_PROBLEM DESCRIPTION_
The lines you return must be all those in the data that hold the string "default".

_ENTRIES SHOWN_
$ cat src/rtl/lfp_pkg.sv
package lfp_pkg;

  // Widths of the slot arithmetic.
  localparam int DIV_W   = 34;
  localparam int DCNT_W  = 6;
  localparam int TOT_W   = 25;

  localparam logic [31:0] RANGE_MAGIC = 32'h4849534E;
  localparam logic [39:0] AREA_MAGIC  = 40'h5753696D75;
  localparam logic [8:0]  DEG_FULL    = 9'd360;

  localparam logic [1:0] KIND_POINT = 2'd0;
  localparam logic [1:0] KIND_AREA  = 2'd1;
  localparam logic [1:0] KIND_ERROR = 2'd2;

  localparam logic REG_MAX_DIST  = 1'b0;
  localparam logic REG_INT_LIMIT = 1'b1;

  localparam int RANGE_HEADER_BYTES_DEF = 16;
  localparam int AREA_FRAME_BYTES_DEF   = 23;

  typedef enum logic [4:0] {
    PH_HUNT   = 5'b00001,
    PH_HEAD   = 5'b00010,
    PH_POINTS = 5'b00100,
    PH_TAIL   = 5'b01000,
    PH_AREA   = 5'b10000
  } phase_t;

  typedef enum logic [8:0] {
    CS_IDLE  = 9'b000000001,
    CS_SPAN  = 9'b000000010,
    CS_MUL   = 9'b000000100,
    CS_SUM   = 9'b000001000,
    CS_DIVT  = 9'b000010000,
    CS_WAITT = 9'b000100000,
    CS_DIVF  = 9'b001000000,
    CS_WAITF = 9'b010000000,
    CS_FIN   = 9'b100000000
  } ctrl_state_t;

  typedef struct packed {
    logic busy;
    logic span_en;
    logic mul_en;
    logic sum_en;
    logic div_start;
    logic div_sel;
    logic tot_en;
    logic fin_en;
  } cmd_t;

  typedef struct packed {
    logic hdr_last;
    logic span_bad;
    logic div_done;
    logic out_free;
  } sts_t;

endpackage

$ cat src/rtl/lfp_div.sv
module lfp_div
  import lfp_pkg::*;
(
  input  logic             clk,
  input  logic             rst_n,
  input  logic             start,
  input  logic [DIV_W-1:0] dividend,
  input  logic [15:0]      divisor,
  output logic             done,
  output logic [DIV_W-1:0] quotient
);

  logic              busy_r, busy_nxt;
  logic [DCNT_W-1:0] cnt_r, cnt_nxt;
  logic [15:0]       rem_r, rem_nxt;
  logic [DIV_W-1:0]  quo_r, quo_nxt;
  logic              done_r, done_nxt;

  always_comb begin
    logic [16:0] shifted;
    logic        ge;
    busy_nxt = busy_r;
    cnt_nxt  = cnt_r;
    rem_nxt  = rem_r;
    quo_nxt  = quo_r;
    done_nxt = 1'b0;
    shifted  = {rem_r, quo_r[DIV_W-1]};
    ge       = shifted >= {1'b0, divisor};
    if (start) begin
      busy_nxt = 1'b1;
      cnt_nxt  = '0;
      rem_nxt  = '0;
      quo_nxt  = dividend;
    end else if (busy_r) begin
      rem_nxt = ge ? 16'(shifted - {1'b0, divisor}) : shifted[15:0];
      quo_nxt = {quo_r[DIV_W-2:0], ge};
      cnt_nxt = cnt_r + 1'b1;
      if (cnt_r == DCNT_W'(DIV_W - 1)) begin
        busy_nxt = 1'b0;
        done_nxt = 1'b1;
      end
    end
  end

  always_ff @(posedge clk) begin
    if (!rst_n) begin
      busy_r <= 1'b0;
      done_r <= 1'b0;
      cnt_r  <= '0;
    end else begin
      busy_r <= busy_nxt;
      done_r <= done_nxt;
      cnt_r  <= cnt_nxt;
    end
    rem_r <= rem_nxt;
    quo_r <= quo_nxt;
  end

  assign done     = done_r;
  assign quotient = quo_r;

endmodule

$ cat src/rtl/lfp_ctrl.sv
module lfp_ctrl
  import lfp_pkg::*;
(
  input  logic clk,
  input  logic rst_n,
  input  sts_t sts,
  output cmd_t cmd
);

  ctrl_state_t state_r, state_nxt;

  always_comb begin
    state_nxt = state_r;
    cmd       = '0;
    cmd.busy  = state_r != CS_IDLE;
    unique case (state_r)
      CS_IDLE:  if (sts.hdr_last) state_nxt = CS_SPAN;
      CS_SPAN: begin
        cmd.span_en = 1'b1;
        state_nxt   = CS_MUL;
      end
      CS_MUL: begin
        cmd.mul_en = 1'b1;
        state_nxt  = sts.span_bad ? CS_FIN : CS_SUM;
      end
      CS_SUM: begin
        cmd.sum_en = 1'b1;
        state_nxt  = CS_DIVT;
      end
      CS_DIVT: begin
        cmd.div_start = 1'b1;
        state_nxt     = CS_WAITT;
      end
      CS_WAITT: if (sts.div_done) begin
        cmd.tot_en = 1'b1;
        state_nxt  = CS_DIVF;
      end
      CS_DIVF: begin
        cmd.div_start = 1'b1;
        cmd.div_sel   = 1'b1;
        state_nxt     = CS_WAITF;
      end
      CS_WAITF: begin
        cmd.div_sel = 1'b1;
        if (sts.div_done) state_nxt = CS_FIN;
      end
      CS_FIN: if (sts.out_free) begin
        cmd.fin_en = 1'b1;
        state_nxt  = CS_IDLE;
      end
      default: state_nxt = CS_IDLE;
    endcase
  end

  always_ff @(posedge clk) begin
    if (!rst_n) begin
      state_r <= CS_IDLE;
    end else begin
      state_r <= state_nxt;
    end
  end

endmodule

$ cat src/rtl/lfp_dp.sv
module lfp_dp
  import lfp_pkg::*;
#(
  parameter int RANGE_HEADER_BYTES = RANGE_HEADER_BYTES_DEF,
  parameter int AREA_FRAME_BYTES   = AREA_FRAME_BYTES_DEF
) (
  input  logic        clk,
  input  logic        rst_n,
  input  cmd_t        cmd,
  output sts_t        sts,
  input  logic [15:0] max_distance,
  input  logic [15:0] intensity_limit,
  input  logic        in_valid,
  output logic        in_stall,
  input  logic [7:0]  in_stream_byte,
  output logic        out_valid,
  input  logic        out_stall,
  output logic [1:0]  out_result_kind,
  output logic [15:0] out_point_index,
  output logic [15:0] out_distance,
  output logic [15:0] out_intensity,
  output logic [15:0] out_scan_points,
  output logic        out_scan_end,
  output logic [7:0]  out_area_channel,
  output logic [7:0]  out_area_status
);

  localparam logic [15:0] TAIL_LEN = 16'(RANGE_HEADER_BYTES - 16);
  localparam logic [15:0] AREA_LEN = 16'(AREA_FRAME_BYTES);

  phase_t        phase_r, phase_nxt;
  logic [39:0]   win_r, win_nxt;
  logic [15:0]   cnt_r, cnt_nxt;
  logic [15:0]   start_r, start_nxt, end_r, end_nxt, pts_r, pts_nxt;
  logic [15:0]   pos_r, pos_nxt, ppf_r, ppf_nxt;
  logic [1:0]    lane_r, lane_nxt;
  logic [23:0]   pbytes_r, pbytes_nxt;
  logic [7:0]    ch_r, ch_nxt;
  logic signed [31:0] first_r;
  logic [15:0]   total16_r;
  logic signed [17:0] span_r;
  logic [TOT_W-1:0]   totp_r, total_r;
  logic [31:0]        proda_r;
  logic signed [33:0] prodb_r;
  logic               neg_r;
  logic [DIV_W-1:0]   mag_r;

  logic        out_valid_r;
  logic [1:0]  kind_r;
  logic [15:0] idx_r, dist_r, inten_r, slots_r;
  logic        end_flag_r;
  logic [7:0]  och_r, ost_r;

  logic        emit;
  logic [1:0]  e_kind;
  logic [15:0] e_idx, e_dist, e_inten, e_slots;
  logic        e_end;
  logic [7:0]  e_ch, e_st;

  logic             in_fire, out_take;
  logic             div_done;
  logic [DIV_W-1:0] quotient;

  assign out_take = out_valid_r && !out_stall;
  assign in_stall = cmd.busy || (out_valid_r && out_stall);
  assign in_fire  = in_valid && !in_stall;

  assign sts.hdr_last = in_fire && (phase_r == PH_HEAD) && (cnt_r >= 16'd15);
  assign sts.span_bad = (span_r <= 18'sd0) || (ppf_r == 16'd0);
  assign sts.div_done = div_done;
  assign sts.out_free = !out_valid_r || !out_stall;

  lfp_div u_div (
    .clk      (clk),
    .rst_n    (rst_n),
    .start    (cmd.div_start),
    .dividend (cmd.div_sel ? mag_r : DIV_W'(totp_r)),
    .divisor  (span_r[15:0]),
    .done     (div_done),
    .quotient (quotient)
  );

  // Byte parser.
  always_comb begin
    logic [39:0]        w;
    logic signed [33:0] slot;
    logic               last;
    phase_nxt  = phase_r;
    win_nxt    = win_r;
    cnt_nxt    = cnt_r;
    start_nxt  = start_r;
    end_nxt    = end_r;
    pts_nxt    = pts_r;
    pos_nxt    = pos_r;
    ppf_nxt    = ppf_r;
    lane_nxt   = lane_r;
    pbytes_nxt = pbytes_r;
    ch_nxt     = ch_r;
    emit = 1'b0; e_kind = KIND_POINT; e_idx = '0; e_dist = '0; e_inten = '0;
    e_slots = '0; e_end = 1'b0; e_ch = '0; e_st = '0;
    w    = {win_r[31:0], in_stream_byte};
    slot = $signed({{2{first_r[31]}}, first_r}) + $signed({18'd0, cnt_r});
    last = (17'(cnt_r) + 17'd1) >= {1'b0, pts_r};
    if (in_fire) begin
      unique case (phase_r)
        PH_HEAD: begin
          cnt_nxt = cnt_r + 16'd1;
          unique case (cnt_r)
            16'd4:   start_nxt = {in_stream_byte, 8'd0};
            16'd5:   start_nxt = {start_r[15:8], in_stream_byte};
            16'd6:   end_nxt   = {in_stream_byte, 8'd0};
            16'd7:   end_nxt   = {end_r[15:8], in_stream_byte};
            16'd8:   pts_nxt   = {in_stream_byte, 8'd0};
            16'd9:   pts_nxt   = {pts_r[15:8], in_stream_byte};
            16'd10:  pos_nxt   = {in_stream_byte, 8'd0};
            16'd11:  pos_nxt   = {pos_r[15:8], in_stream_byte};
            16'd12:  ppf_nxt   = {in_stream_byte, 8'd0};
            16'd13:  ppf_nxt   = {ppf_r[15:8], in_stream_byte};
            default: ;
          endcase
          if (cnt_r >= 16'd15) begin
            cnt_nxt    = '0;
            lane_nxt   = '0;
            pbytes_nxt = '0;
            if (pts_r == 16'd0) begin
              phase_nxt = (TAIL_LEN != 16'd0) ? PH_TAIL : PH_HUNT;
            end else begin
              phase_nxt = PH_POINTS;
            end
          end
        end
        PH_POINTS: begin
          if (lane_r != 2'd3) begin
            unique case (lane_r)
              2'd0:    pbytes_nxt[7:0]   = in_stream_byte;
              2'd1:    pbytes_nxt[15:8]  = in_stream_byte;
              default: pbytes_nxt[23:16] = in_stream_byte;
            endcase
            lane_nxt = lane_r + 2'd1;
          end else begin
            lane_nxt   = '0;
            pbytes_nxt = '0;
            cnt_nxt    = cnt_r + 16'd1;
            if (last) begin
              cnt_nxt   = '0;
              phase_nxt = (TAIL_LEN != 16'd0) ? PH_TAIL : PH_HUNT;
            end
            if (total16_r != 16'd0) begin
              emit    = 1'b1;
              e_slots = total16_r;
              e_end   = last && (end_r == 16'd0) && (pos_r == ppf_r);
              if (slot < 34'sd0 || slot >= $signed({18'd0, total16_r})) begin
                e_kind = KIND_ERROR;
              end else begin
                e_idx   = slot[15:0];
                e_dist  = (pbytes_r[15:0] > max_distance) ? max_distance
                                                          : pbytes_r[15:0];
                e_inten = ({in_stream_byte, pbytes_r[23:16]} > intensity_limit)
                          ? 16'd0 : {in_stream_byte, pbytes_r[23:16]};
              end
            end
          end
        end
        PH_TAIL: begin
          cnt_nxt = cnt_r + 16'd1;
          if (cnt_r + 16'd1 >= TAIL_LEN) begin
            cnt_nxt   = '0;
            phase_nxt = PH_HUNT;
          end
        end
        PH_AREA: begin
          cnt_nxt = cnt_r + 16'd1;
          if (cnt_r == 16'd5) ch_nxt = in_stream_byte;
          if (cnt_r == 16'd7) pbytes_nxt = {16'd0, in_stream_byte};
          if ((17'(cnt_r) + 17'd1) >= {1'b0, AREA_LEN}) begin
            emit       = 1'b1;
            e_kind     = KIND_AREA;
            e_ch       = ch_r;
            e_st       = (cnt_r == 16'd7) ? in_stream_byte : pbytes_r[7:0];
            cnt_nxt    = '0;
            pbytes_nxt = '0;
            phase_nxt  = PH_HUNT;
          end
        end
        default: begin
          win_nxt = w;
          if (w[31:0] == RANGE_MAGIC) begin
            win_nxt   = '0;
            cnt_nxt   = 16'd4;
            phase_nxt = PH_HEAD;
          end else if (w == AREA_MAGIC) begin
            win_nxt    = '0;
            cnt_nxt    = 16'd5;
            pbytes_nxt = '0;
            ch_nxt     = '0;
            phase_nxt  = PH_AREA;
          end
        end
      endcase
    end
    if (cmd.fin_en && (sts.span_bad || total_r == '0 || total_r > TOT_W'(65535))) begin
      emit   = 1'b1;
      e_kind = KIND_ERROR;
    end
  end

  // Slot arithmetic and registers.
  always_ff @(posedge clk) begin
    logic [17:0]        diff;
    logic signed [16:0] dpos;
    logic signed [33:0] num;
    logic               ok;
    diff = {2'b0, end_r} - {2'b0, start_r};
    dpos = $signed({1'b0, pos_r}) - $signed({1'b0, pts_r});
    num  = $signed({2'b0, proda_r}) + prodb_r;
    ok   = !sts.span_bad && total_r != '0 && total_r <= TOT_W'(65535);
    if (!rst_n) begin
      phase_r     <= PH_HUNT;
      win_r       <= '0;
      cnt_r       <= '0;
      start_r     <= '0;
      end_r       <= '0;
      pts_r       <= '0;
      pos_r       <= '0;
      ppf_r       <= '0;
      lane_r      <= '0;
      pbytes_r    <= '0;
      ch_r        <= '0;
      first_r     <= '0;
      total16_r   <= '0;
      out_valid_r <= 1'b0;
    end else begin
      phase_r  <= phase_nxt;
      win_r    <= win_nxt;
      cnt_r    <= cnt_nxt;
      start_r  <= start_nxt;
      end_r    <= end_nxt;
      pts_r    <= pts_nxt;
      pos_r    <= pos_nxt;
      ppf_r    <= ppf_nxt;
      lane_r   <= lane_nxt;
      pbytes_r <= pbytes_nxt;
      ch_r     <= ch_nxt;
      if (cmd.fin_en) begin
        total16_r <= ok ? total_r[15:0] : 16'd0;
        if (neg_r) begin
          first_r <= (quotient > DIV_W'(34'h080000000)) ? 32'sh80000000
                                                         : -$signed(quotient[31:0]);
        end else begin
          first_r <= (quotient > DIV_W'(34'h07FFFFFFF)) ? 32'sh7FFFFFFF
                                                         : $signed(quotient[31:0]);
        end
      end
      if (emit) begin
        out_valid_r <= 1'b1;
      end else if (out_take) begin
        out_valid_r <= 1'b0;
      end
    end
    if (cmd.span_en) begin
      span_r <= diff[17] ? $signed(diff + 18'(DEG_FULL)) : $signed(diff);
    end
    if (cmd.mul_en) begin
      totp_r  <= ppf_r * DEG_FULL;
      proda_r <= start_r * ppf_r;
      prodb_r <= dpos * $signed({1'b0, span_r[15:0]});
    end
    if (cmd.sum_en) begin
      neg_r <= num[33];
      mag_r <= num[33] ? DIV_W'(-num) : DIV_W'(num);
    end
    if (cmd.tot_en) begin
      total_r <= quotient[TOT_W-1:0];
    end
    if (emit) begin
      kind_r     <= e_kind;
      idx_r      <= e_idx;
      dist_r     <= e_dist;
      inten_r    <= e_inten;
      slots_r    <= e_slots;
      end_flag_r <= e_end;
      och_r      <= e_ch;
      ost_r      <= e_st;
    end
  end

  assign out_valid        = out_valid_r;
  assign out_result_kind  = kind_r;
  assign out_point_index  = idx_r;
  assign out_distance     = dist_r;
  assign out_intensity    = inten_r;
  assign out_scan_points  = slots_r;
  assign out_scan_end     = end_flag_r;
  assign out_area_channel = och_r;
  assign out_area_status  = ost_r;

endmodule

$ cat src/rtl/lidar_frame_parser.sv
// Ordinary bytes are taken one per cycle unless stalled; a result appears in the cycle
// after its byte. The last header byte of a range frame starts the slot arithmetic,
// during which no byte is taken: set-up, two 34-step divisions each waited on, and a
// finish that waits while a result is stalled; a bad span skips from multiply to finish.
// A result held under an output stall blocks the input. Synchronous active-low reset
// returns the parser to magic hunting and sets both limit registers to 65535.
module lidar_frame_parser
  import lfp_pkg::*;
#(
  parameter int RANGE_HEADER_BYTES = RANGE_HEADER_BYTES_DEF,
  parameter int AREA_FRAME_BYTES   = AREA_FRAME_BYTES_DEF
) (
  input  logic        clk,
  input  logic        rst_n,
  input  logic        psel,
  input  logic        penable,
  input  logic        pwrite,
  input  logic [2:0]  paddr,
  input  logic [31:0] pwdata,
  output logic [31:0] prdata,
  output logic        pready,
  input  logic        in_valid,
  output logic        in_stall,
  input  logic [7:0]  in_stream_byte,
  output logic        out_valid,
  input  logic        out_stall,
  output logic [1:0]  out_result_kind,
  output logic [15:0] out_point_index,
  output logic [15:0] out_distance,
  output logic [15:0] out_intensity,
  output logic [15:0] out_scan_points,
  output logic        out_scan_end,
  output logic [7:0]  out_area_channel,
  output logic [7:0]  out_area_status
);

  // The two limit registers sit at byte addresses 0 and 4; a write transfer
  // completes in its access phase, and reads return the stored limit.
  logic [15:0] max_dist_r, int_limit_r;
  cmd_t        cmd;
  sts_t        sts;

  assign pready = 1'b1;
  assign prdata = {16'd0, (paddr[2] == REG_INT_LIMIT) ? int_limit_r : max_dist_r};

  always_ff @(posedge clk) begin
    if (!rst_n) begin
      max_dist_r  <= 16'hFFFF;
      int_limit_r <= 16'hFFFF;
    end else if (psel && penable && pwrite) begin
      if (paddr[2] == REG_MAX_DIST) begin
        max_dist_r <= pwdata[15:0];
      end else begin
        int_limit_r <= pwdata[15:0];
      end
    end
  end

  // The controller sequences the per-frame slot arithmetic; the datapath
  // parses bytes and owns the output register.
  lfp_ctrl u_ctrl (
    .clk   (clk),
    .rst_n (rst_n),
    .sts   (sts),
    .cmd   (cmd)
  );

  lfp_dp #(
    .RANGE_HEADER_BYTES (RANGE_HEADER_BYTES),
    .AREA_FRAME_BYTES   (AREA_FRAME_BYTES)
  ) u_dp (
    .clk              (clk),
    .rst_n            (rst_n),
    .cmd              (cmd),
    .sts              (sts),
    .max_distance     (max_dist_r),
    .intensity_limit  (int_limit_r),
    .in_valid         (in_valid),
    .in_stall         (in_stall),
    .in_stream_byte   (in_stream_byte),
    .out_valid        (out_valid),
    .out_stall        (out_stall),
    .out_result_kind  (out_result_kind),
    .out_point_index  (out_point_index),
    .out_distance     (out_distance),
    .out_intensity    (out_intensity),
    .out_scan_points  (out_scan_points),
    .out_scan_end     (out_scan_end),
    .out_area_channel (out_area_channel),
    .out_area_status  (out_area_status)
  );

endmodule

$ cat config.mk
export PLATFORM = sky130hd
export DESIGN_NAME = lidar_frame_parser
export DESIGN_NICKNAME = d
export VERILOG_FILES = /design/src/rtl/lfp_pkg.sv /design/src/rtl/lfp_div.sv /design/src/rtl/lfp_ctrl.sv /design/src/rtl/lfp_dp.sv /design/src/rtl/lidar_frame_parser.sv
export SDC_FILE = /design/constraint.sdc
export NUM_CORES = 2
export LEC_CHECK = 0
export ABC_AREA = 0
export BUFFER_PORTS_ARGS = -buffer_cell sky130_fd_sc_hd__buf_4
export CORE_AREA = 2 2 298 300
export CTS_BUF_LIST = sky130_fd_sc_hd__clkbuf_8
export DETAILED_ROUTE_END_ITERATION = 8
export DIE_AREA = 0 0 300 302
export GPL_TIMING_DRIVEN = 1
export PLACE_DENSITY = 0.83
export SLEW_MARGIN = 20
export SYNTH_ARGS = -nofsm -noshare
export SYNTH_HDL_FRONTEND = slang
export SYNTH_SLANG_ARGS = --single-unit
$ cat constraint.sdc
create_clock -name clk -period 11.8 [get_ports clk]
set_clock_uncertainty 0.2 [all_clocks]
set_input_delay 0 -clock clk [delete_from_list [all_inputs] [get_ports clk]]
set_output_delay 0 -clock clk [all_outputs]
set_load 0.02 [all_outputs]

_SOLVED EXERCISE_
      default: state_nxt = CS_IDLE;
            default: ;
              default: pbytes_nxt[23:16] = in_stream_byte;
        default: begin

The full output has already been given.